• Problem requirements:
Set down exactly, from the records below, the line with "320 | 0.0808 |" through the line with "37.5 | 0.00946 |", and nothing else.

** Opening Provided information block **

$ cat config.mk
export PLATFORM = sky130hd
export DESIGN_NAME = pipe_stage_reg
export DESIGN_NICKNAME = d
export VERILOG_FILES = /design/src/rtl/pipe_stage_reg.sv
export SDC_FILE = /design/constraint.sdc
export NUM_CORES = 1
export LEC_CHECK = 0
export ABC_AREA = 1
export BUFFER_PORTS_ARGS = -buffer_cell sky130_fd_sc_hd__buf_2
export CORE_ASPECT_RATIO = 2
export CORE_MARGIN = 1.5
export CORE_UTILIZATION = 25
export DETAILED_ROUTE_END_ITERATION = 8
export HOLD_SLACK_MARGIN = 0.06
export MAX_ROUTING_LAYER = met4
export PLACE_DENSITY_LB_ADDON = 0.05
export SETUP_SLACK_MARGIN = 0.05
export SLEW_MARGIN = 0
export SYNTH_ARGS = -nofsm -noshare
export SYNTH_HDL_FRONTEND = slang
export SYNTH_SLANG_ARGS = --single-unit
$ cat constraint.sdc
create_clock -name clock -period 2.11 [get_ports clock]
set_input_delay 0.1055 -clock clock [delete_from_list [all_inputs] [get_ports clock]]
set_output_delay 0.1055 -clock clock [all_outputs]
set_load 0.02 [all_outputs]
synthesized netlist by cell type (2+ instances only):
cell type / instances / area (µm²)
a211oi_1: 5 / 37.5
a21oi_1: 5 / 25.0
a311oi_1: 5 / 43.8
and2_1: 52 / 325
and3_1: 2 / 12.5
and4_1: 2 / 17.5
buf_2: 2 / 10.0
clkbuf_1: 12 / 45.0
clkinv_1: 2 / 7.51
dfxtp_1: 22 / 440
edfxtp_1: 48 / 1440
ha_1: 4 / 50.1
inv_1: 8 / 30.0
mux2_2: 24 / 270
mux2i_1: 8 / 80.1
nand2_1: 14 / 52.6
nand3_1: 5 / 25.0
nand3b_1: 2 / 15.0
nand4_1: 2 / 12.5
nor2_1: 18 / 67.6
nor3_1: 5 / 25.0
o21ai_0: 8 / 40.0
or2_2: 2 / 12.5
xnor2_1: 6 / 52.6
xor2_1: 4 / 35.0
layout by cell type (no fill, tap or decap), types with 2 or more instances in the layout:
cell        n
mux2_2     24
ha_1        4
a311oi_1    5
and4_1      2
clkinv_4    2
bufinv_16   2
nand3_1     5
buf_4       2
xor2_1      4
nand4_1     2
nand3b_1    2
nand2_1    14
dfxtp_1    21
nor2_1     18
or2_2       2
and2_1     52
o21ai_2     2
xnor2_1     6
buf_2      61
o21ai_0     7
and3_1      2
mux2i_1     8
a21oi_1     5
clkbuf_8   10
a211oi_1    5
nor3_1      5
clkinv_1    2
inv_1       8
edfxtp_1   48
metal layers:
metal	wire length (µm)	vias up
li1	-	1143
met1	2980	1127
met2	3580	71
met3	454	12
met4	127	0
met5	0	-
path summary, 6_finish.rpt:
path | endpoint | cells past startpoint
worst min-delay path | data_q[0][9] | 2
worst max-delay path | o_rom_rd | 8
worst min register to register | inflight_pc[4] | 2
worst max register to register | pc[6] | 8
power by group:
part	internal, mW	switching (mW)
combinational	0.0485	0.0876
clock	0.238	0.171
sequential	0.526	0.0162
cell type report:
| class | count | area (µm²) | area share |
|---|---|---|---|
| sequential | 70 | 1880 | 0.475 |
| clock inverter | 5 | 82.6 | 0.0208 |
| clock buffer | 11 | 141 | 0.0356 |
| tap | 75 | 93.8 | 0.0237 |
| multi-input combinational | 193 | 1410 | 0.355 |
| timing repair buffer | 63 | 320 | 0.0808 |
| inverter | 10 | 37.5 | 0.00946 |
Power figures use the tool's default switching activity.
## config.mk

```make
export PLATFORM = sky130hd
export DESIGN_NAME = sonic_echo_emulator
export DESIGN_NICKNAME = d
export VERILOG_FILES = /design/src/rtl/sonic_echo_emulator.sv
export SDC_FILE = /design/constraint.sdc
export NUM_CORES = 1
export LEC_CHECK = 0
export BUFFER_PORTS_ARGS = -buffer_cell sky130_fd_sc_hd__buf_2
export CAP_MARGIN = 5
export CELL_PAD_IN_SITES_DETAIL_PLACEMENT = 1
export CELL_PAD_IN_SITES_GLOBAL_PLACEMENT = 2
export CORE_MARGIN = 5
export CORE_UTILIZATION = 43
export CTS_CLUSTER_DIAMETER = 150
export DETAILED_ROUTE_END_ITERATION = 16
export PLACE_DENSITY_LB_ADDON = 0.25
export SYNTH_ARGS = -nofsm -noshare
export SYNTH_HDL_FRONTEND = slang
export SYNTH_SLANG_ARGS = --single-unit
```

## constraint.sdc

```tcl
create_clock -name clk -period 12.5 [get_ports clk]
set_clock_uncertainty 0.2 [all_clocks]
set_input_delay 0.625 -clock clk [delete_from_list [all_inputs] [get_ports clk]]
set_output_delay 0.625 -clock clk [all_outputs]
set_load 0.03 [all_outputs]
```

** Closing Provided information block **

• Solution to the problem:
| timing repair buffer | 63 | 320 | 0.0808 |
| inverter | 10 | 37.5 | 0.00946 |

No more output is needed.